Exercise materials START
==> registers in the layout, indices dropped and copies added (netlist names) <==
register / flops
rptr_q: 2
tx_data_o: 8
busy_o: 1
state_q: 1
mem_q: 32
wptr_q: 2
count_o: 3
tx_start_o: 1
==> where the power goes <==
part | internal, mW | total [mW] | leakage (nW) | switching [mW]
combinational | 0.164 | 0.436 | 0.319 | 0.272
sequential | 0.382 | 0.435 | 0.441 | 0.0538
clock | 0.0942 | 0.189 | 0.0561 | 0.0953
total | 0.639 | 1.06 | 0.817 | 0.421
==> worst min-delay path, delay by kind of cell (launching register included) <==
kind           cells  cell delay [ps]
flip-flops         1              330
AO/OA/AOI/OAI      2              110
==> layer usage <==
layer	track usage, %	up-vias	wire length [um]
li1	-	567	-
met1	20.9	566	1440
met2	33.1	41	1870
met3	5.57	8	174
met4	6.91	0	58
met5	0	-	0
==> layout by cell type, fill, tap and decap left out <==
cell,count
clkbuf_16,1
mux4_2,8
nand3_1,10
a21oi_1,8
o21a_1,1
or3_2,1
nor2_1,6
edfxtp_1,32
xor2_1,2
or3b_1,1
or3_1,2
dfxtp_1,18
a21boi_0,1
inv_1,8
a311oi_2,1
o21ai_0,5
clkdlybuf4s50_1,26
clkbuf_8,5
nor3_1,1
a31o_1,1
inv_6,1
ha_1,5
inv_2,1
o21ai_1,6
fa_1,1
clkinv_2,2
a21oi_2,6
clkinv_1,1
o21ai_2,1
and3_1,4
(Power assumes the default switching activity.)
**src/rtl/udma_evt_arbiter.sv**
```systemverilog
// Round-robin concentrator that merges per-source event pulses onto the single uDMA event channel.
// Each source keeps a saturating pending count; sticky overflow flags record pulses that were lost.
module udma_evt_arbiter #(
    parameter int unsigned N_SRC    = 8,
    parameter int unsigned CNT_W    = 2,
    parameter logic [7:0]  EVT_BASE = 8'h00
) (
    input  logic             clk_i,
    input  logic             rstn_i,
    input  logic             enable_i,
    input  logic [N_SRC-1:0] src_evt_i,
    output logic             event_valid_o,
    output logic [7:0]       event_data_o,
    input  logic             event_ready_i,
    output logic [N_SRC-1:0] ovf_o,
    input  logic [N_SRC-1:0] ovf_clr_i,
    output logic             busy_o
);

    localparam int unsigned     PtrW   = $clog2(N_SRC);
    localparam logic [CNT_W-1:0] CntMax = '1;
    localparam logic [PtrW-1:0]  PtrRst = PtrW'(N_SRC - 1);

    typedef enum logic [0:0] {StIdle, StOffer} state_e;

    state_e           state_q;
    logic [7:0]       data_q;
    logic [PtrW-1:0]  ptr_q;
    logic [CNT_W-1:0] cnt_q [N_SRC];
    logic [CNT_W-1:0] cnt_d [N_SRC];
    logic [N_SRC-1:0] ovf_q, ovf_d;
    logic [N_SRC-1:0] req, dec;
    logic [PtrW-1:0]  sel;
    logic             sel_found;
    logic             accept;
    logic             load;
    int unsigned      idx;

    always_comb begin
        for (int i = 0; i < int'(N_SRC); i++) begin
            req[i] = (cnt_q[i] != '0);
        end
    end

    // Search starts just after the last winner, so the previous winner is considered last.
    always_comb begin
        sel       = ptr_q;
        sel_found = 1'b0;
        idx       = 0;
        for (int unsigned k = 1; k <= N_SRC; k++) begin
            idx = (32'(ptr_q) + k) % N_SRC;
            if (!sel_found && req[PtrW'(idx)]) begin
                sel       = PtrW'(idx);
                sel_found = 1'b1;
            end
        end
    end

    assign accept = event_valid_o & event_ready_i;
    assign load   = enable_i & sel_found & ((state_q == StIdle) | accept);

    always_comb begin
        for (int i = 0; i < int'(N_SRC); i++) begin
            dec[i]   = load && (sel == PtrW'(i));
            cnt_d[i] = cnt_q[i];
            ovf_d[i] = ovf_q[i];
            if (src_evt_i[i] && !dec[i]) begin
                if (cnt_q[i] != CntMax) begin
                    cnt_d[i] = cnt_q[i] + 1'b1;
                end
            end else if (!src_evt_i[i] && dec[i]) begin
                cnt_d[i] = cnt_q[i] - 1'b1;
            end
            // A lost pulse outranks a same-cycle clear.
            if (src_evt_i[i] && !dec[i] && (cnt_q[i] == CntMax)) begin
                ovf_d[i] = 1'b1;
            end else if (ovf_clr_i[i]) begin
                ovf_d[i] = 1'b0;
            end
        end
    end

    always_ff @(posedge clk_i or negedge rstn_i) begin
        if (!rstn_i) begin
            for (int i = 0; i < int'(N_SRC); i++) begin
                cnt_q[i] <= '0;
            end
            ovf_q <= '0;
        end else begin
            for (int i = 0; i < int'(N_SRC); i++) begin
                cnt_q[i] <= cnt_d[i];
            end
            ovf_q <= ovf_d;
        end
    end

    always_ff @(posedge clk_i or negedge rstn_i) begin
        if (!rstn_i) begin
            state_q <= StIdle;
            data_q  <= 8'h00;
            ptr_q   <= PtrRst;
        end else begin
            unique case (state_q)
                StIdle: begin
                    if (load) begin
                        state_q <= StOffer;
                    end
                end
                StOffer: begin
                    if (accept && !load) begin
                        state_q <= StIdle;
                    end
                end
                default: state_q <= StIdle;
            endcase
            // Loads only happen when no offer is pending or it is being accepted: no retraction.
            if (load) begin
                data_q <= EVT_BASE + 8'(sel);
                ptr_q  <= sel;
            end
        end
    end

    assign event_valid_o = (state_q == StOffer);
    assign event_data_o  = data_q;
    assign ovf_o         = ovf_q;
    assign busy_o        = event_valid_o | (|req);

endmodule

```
Exercise materials END
Exercise materials START
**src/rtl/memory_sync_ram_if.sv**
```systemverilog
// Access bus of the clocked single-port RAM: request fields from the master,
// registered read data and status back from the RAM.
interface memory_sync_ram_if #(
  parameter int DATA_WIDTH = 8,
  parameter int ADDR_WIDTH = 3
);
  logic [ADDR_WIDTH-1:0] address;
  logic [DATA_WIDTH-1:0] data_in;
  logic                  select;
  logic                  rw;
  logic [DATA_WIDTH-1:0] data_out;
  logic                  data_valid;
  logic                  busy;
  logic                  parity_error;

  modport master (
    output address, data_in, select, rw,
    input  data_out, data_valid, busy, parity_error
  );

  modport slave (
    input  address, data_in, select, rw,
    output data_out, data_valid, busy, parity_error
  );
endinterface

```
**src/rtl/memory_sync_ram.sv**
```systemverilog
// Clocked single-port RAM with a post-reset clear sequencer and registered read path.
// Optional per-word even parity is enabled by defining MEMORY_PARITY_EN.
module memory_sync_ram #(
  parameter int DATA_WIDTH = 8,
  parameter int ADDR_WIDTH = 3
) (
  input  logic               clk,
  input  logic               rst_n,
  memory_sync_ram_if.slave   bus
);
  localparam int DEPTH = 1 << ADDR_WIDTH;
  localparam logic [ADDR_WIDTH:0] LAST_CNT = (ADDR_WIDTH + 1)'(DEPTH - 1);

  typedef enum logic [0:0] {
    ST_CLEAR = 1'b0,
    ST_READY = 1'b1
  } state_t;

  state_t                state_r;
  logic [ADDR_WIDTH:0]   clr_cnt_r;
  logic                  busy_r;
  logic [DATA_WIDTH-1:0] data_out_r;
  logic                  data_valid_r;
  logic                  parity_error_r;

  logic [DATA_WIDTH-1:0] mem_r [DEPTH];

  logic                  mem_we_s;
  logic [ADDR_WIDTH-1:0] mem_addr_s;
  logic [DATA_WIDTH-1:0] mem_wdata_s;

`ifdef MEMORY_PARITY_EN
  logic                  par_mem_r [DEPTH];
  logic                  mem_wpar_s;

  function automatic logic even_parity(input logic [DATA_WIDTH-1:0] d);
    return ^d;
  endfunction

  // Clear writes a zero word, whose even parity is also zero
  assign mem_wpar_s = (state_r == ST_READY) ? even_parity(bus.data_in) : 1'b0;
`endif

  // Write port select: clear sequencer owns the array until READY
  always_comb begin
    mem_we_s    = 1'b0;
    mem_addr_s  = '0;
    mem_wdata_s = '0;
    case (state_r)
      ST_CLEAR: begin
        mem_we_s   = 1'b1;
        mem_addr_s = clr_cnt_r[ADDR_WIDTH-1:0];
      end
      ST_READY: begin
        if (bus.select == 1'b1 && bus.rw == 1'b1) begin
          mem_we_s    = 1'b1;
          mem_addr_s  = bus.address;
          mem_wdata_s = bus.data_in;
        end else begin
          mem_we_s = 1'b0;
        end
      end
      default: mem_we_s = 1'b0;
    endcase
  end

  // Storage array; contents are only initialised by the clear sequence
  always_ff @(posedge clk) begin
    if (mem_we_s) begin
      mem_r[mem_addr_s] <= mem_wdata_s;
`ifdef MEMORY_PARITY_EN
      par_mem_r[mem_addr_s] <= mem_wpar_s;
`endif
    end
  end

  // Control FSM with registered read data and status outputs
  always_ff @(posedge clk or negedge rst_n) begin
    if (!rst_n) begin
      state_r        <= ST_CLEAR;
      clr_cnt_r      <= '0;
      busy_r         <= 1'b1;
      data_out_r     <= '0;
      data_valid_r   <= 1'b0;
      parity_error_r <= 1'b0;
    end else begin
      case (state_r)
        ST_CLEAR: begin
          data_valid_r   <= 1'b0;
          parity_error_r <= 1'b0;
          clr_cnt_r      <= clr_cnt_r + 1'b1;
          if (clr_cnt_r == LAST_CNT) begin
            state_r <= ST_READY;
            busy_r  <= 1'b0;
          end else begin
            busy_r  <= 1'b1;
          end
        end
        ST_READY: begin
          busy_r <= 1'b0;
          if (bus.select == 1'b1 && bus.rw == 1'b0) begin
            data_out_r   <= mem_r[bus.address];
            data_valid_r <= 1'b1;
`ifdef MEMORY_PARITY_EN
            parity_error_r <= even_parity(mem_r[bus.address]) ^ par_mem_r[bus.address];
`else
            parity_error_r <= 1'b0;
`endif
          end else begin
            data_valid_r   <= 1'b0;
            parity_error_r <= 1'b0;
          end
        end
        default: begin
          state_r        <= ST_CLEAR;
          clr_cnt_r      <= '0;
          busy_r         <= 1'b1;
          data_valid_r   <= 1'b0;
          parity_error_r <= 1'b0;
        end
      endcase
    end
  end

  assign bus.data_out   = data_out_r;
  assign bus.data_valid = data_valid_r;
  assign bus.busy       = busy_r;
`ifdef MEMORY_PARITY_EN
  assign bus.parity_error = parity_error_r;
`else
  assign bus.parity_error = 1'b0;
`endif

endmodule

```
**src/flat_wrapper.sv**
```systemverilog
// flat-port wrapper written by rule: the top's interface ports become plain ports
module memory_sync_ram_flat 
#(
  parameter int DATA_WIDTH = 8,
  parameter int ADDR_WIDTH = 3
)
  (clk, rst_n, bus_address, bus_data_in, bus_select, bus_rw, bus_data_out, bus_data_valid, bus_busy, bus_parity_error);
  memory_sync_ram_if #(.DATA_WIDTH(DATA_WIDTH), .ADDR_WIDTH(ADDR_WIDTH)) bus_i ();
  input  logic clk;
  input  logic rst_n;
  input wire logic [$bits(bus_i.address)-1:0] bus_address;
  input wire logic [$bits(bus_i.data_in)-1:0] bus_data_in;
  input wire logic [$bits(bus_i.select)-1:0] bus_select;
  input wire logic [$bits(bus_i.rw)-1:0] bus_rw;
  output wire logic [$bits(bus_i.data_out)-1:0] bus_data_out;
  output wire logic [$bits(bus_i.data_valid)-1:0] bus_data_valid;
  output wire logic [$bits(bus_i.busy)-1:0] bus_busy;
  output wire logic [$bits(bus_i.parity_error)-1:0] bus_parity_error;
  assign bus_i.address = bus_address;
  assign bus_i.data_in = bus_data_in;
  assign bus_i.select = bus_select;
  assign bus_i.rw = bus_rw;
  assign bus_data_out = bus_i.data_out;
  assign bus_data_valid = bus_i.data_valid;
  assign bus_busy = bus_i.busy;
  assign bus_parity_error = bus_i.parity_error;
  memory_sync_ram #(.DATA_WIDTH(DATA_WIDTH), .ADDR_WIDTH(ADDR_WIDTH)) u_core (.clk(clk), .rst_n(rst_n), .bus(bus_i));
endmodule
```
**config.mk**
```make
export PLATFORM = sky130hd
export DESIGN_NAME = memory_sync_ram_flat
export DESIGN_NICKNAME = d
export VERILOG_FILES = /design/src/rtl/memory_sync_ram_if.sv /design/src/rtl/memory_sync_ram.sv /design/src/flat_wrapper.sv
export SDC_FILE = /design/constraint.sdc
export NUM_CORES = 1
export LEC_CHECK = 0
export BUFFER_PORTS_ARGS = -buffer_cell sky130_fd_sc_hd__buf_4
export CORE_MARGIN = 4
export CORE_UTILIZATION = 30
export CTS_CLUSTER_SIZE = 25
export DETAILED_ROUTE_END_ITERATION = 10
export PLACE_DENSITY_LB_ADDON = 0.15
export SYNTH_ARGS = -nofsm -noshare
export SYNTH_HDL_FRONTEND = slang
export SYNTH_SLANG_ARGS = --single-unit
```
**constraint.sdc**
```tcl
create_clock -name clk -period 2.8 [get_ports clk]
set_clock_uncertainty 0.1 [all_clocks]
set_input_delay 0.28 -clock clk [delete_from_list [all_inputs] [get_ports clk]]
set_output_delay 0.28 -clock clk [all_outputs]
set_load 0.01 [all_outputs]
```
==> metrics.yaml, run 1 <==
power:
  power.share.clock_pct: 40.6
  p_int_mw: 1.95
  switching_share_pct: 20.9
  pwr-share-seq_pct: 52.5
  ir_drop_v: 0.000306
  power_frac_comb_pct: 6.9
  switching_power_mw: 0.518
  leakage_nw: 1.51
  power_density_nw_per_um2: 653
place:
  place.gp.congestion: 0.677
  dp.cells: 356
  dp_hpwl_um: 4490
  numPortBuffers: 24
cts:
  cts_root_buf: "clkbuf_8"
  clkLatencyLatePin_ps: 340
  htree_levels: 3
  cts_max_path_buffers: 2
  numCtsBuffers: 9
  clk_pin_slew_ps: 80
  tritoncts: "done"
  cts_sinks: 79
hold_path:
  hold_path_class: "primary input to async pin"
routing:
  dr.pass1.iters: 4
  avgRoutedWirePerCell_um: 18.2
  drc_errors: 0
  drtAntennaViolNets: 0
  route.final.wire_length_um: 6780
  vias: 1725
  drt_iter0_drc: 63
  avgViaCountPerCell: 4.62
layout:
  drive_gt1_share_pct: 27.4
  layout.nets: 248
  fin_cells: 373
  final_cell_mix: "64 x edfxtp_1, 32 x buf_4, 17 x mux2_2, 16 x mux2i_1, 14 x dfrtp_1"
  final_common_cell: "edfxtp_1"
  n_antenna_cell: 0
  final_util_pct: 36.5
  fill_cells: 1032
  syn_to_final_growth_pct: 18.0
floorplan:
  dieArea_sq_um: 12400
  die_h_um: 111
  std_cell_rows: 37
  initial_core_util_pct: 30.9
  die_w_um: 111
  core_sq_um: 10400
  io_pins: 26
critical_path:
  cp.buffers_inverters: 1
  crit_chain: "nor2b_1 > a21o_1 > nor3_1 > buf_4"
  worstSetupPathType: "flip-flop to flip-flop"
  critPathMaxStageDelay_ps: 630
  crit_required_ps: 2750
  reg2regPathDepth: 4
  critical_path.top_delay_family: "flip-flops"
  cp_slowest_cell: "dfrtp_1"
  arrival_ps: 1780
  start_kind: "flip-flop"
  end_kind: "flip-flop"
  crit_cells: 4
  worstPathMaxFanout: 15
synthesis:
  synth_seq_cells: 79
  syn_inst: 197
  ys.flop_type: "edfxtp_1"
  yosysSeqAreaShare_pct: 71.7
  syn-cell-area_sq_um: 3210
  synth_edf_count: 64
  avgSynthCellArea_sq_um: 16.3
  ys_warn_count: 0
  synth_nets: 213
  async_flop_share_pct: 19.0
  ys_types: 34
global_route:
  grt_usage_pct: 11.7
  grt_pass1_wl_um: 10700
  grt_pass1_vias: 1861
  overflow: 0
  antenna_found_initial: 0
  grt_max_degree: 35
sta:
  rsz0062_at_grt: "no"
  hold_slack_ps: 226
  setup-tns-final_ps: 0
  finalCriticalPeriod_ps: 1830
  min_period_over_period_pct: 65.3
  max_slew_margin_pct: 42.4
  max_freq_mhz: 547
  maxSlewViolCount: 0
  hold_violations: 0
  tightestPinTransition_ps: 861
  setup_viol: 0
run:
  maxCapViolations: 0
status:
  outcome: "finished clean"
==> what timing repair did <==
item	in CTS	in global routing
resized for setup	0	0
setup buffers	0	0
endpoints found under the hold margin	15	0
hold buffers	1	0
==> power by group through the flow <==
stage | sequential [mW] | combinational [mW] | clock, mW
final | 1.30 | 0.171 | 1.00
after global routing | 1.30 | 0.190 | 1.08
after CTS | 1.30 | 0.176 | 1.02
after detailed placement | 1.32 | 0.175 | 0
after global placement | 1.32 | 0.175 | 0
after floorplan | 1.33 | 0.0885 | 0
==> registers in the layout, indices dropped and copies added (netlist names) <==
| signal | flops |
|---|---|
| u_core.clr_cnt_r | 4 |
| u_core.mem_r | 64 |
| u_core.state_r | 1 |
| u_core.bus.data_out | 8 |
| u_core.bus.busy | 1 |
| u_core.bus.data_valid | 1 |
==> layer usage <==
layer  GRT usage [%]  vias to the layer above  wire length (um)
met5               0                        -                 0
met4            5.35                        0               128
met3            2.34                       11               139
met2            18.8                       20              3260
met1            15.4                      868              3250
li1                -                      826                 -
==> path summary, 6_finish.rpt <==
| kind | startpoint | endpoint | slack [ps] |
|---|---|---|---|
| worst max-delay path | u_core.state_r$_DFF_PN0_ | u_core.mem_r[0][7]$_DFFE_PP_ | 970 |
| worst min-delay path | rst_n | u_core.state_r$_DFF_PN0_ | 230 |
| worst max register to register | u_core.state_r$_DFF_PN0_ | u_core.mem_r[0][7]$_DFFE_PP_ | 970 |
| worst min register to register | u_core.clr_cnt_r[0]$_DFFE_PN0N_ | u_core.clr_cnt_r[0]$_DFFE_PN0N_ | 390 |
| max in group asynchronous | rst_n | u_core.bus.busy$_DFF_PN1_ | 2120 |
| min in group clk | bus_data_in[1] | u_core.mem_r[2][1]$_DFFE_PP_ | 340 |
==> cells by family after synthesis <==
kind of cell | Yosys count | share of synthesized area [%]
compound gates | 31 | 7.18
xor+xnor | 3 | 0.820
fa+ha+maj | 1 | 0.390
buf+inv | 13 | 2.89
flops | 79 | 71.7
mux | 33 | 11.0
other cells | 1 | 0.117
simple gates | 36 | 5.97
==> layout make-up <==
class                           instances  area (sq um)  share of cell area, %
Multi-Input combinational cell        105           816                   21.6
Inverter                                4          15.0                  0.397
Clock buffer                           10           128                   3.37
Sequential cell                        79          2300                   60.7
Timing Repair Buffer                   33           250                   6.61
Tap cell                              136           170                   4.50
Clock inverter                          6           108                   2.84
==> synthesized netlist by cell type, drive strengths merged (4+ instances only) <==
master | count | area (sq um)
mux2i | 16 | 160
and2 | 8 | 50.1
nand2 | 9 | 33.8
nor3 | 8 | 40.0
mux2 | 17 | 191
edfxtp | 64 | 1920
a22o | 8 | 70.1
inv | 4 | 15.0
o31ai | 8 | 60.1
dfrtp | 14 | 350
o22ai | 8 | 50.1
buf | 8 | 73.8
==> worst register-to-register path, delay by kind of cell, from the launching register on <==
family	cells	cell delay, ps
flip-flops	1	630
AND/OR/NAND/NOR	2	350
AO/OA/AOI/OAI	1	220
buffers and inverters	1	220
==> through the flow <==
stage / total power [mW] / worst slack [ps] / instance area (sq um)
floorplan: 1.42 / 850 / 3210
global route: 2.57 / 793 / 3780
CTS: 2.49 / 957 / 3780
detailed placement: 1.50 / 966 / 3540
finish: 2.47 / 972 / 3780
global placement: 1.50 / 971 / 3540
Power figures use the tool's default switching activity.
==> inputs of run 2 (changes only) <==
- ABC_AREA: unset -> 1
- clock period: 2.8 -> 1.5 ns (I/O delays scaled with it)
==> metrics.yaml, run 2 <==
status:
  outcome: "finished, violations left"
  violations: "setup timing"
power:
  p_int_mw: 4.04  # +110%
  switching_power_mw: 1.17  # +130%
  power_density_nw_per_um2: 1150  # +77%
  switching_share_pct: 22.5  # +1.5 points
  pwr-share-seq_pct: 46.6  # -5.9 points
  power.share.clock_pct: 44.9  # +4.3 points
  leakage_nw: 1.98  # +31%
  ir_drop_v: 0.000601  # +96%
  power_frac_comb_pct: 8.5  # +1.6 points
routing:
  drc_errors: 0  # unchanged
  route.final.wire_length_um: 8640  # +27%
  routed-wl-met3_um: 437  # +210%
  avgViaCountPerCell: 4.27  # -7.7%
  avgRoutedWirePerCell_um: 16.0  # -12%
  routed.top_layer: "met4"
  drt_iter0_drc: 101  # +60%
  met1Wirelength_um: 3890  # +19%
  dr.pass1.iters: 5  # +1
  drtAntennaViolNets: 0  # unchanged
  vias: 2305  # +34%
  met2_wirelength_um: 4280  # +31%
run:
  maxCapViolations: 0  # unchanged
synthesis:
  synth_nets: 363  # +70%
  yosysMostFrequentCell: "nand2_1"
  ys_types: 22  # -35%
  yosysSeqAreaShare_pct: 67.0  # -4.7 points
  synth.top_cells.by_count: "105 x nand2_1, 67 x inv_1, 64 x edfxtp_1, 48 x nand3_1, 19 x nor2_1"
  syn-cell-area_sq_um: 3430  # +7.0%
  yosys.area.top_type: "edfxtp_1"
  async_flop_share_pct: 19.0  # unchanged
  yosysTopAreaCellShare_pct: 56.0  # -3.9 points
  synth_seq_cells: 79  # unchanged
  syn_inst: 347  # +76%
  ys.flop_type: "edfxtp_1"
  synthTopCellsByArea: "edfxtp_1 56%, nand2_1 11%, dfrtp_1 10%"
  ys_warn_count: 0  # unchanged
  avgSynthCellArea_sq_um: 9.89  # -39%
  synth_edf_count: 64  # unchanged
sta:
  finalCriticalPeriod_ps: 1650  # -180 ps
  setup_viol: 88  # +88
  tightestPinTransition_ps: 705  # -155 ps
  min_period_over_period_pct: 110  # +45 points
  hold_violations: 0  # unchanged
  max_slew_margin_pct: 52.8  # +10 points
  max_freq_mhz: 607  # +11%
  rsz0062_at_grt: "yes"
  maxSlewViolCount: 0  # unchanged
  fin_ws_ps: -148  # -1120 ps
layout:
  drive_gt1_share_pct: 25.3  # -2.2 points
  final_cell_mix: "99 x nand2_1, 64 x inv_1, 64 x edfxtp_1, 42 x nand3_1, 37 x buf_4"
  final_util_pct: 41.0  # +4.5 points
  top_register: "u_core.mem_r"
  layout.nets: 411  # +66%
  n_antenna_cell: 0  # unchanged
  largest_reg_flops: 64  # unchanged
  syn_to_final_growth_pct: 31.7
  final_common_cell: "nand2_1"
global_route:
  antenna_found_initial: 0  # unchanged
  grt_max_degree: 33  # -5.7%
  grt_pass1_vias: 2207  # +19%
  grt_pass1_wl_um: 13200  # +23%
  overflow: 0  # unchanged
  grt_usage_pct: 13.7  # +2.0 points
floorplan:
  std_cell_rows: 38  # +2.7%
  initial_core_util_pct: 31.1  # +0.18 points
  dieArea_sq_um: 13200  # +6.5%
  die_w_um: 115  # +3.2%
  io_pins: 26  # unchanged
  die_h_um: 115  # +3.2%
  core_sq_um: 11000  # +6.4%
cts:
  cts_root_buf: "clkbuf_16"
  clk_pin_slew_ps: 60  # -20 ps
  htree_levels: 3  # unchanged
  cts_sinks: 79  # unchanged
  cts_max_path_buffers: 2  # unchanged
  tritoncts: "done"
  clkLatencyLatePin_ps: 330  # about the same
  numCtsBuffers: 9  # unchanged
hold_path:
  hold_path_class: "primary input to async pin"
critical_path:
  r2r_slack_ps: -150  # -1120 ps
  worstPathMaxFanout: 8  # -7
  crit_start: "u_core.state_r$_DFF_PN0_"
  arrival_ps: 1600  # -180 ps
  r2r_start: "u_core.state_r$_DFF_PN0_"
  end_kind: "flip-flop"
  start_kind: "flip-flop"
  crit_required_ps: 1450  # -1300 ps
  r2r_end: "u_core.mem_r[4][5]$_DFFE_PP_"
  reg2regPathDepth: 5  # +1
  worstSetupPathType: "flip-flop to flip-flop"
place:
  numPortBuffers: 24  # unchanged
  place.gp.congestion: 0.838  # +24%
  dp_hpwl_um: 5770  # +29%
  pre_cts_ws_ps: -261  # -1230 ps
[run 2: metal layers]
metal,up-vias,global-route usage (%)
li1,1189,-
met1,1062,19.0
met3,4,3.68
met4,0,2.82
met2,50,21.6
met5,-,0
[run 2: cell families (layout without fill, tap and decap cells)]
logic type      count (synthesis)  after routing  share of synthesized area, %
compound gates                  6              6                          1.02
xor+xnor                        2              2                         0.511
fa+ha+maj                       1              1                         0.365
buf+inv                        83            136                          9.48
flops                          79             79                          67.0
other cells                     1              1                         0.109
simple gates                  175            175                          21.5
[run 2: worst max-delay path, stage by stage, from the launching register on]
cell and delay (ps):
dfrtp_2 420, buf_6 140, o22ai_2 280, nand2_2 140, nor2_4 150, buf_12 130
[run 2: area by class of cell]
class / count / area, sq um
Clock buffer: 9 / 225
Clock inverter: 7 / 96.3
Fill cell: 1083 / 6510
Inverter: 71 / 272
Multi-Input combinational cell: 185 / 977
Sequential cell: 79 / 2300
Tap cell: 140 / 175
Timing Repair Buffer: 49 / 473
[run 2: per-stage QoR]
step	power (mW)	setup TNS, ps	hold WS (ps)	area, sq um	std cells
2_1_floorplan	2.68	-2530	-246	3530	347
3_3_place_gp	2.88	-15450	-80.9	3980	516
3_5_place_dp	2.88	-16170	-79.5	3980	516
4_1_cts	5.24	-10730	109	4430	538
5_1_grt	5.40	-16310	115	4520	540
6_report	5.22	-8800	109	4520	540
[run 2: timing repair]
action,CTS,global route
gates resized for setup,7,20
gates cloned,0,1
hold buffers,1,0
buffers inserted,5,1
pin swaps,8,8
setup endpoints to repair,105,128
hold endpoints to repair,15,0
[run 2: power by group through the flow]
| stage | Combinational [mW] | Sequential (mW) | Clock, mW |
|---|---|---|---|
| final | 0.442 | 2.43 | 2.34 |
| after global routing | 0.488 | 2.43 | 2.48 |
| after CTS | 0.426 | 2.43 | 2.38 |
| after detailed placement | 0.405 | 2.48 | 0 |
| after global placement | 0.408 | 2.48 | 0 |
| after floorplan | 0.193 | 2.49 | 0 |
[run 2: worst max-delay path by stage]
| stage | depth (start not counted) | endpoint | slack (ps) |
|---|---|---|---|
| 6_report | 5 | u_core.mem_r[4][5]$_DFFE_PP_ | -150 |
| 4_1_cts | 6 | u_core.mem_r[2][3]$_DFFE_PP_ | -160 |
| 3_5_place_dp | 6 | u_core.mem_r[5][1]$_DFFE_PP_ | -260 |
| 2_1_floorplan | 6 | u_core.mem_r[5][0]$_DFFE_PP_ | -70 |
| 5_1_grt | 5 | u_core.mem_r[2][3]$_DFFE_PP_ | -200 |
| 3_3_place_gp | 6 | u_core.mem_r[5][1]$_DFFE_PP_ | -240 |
Exercise materials END
◆ Assigned task
All lines above from the line with "sequential | 0.382 | 0.435 | 0.441 | 0.0538" through the line with "cell delay [ps]", both included, are to be set down exactly, with nothing else.

◆ Expected output
sequential | 0.382 | 0.435 | 0.441 | 0.0538
clock | 0.0942 | 0.189 | 0.0561 | 0.0953
total | 0.639 | 1.06 | 0.817 | 0.421
==> worst min-delay path, delay by kind of cell (launching register included) <==
kind           cells  cell delay [ps]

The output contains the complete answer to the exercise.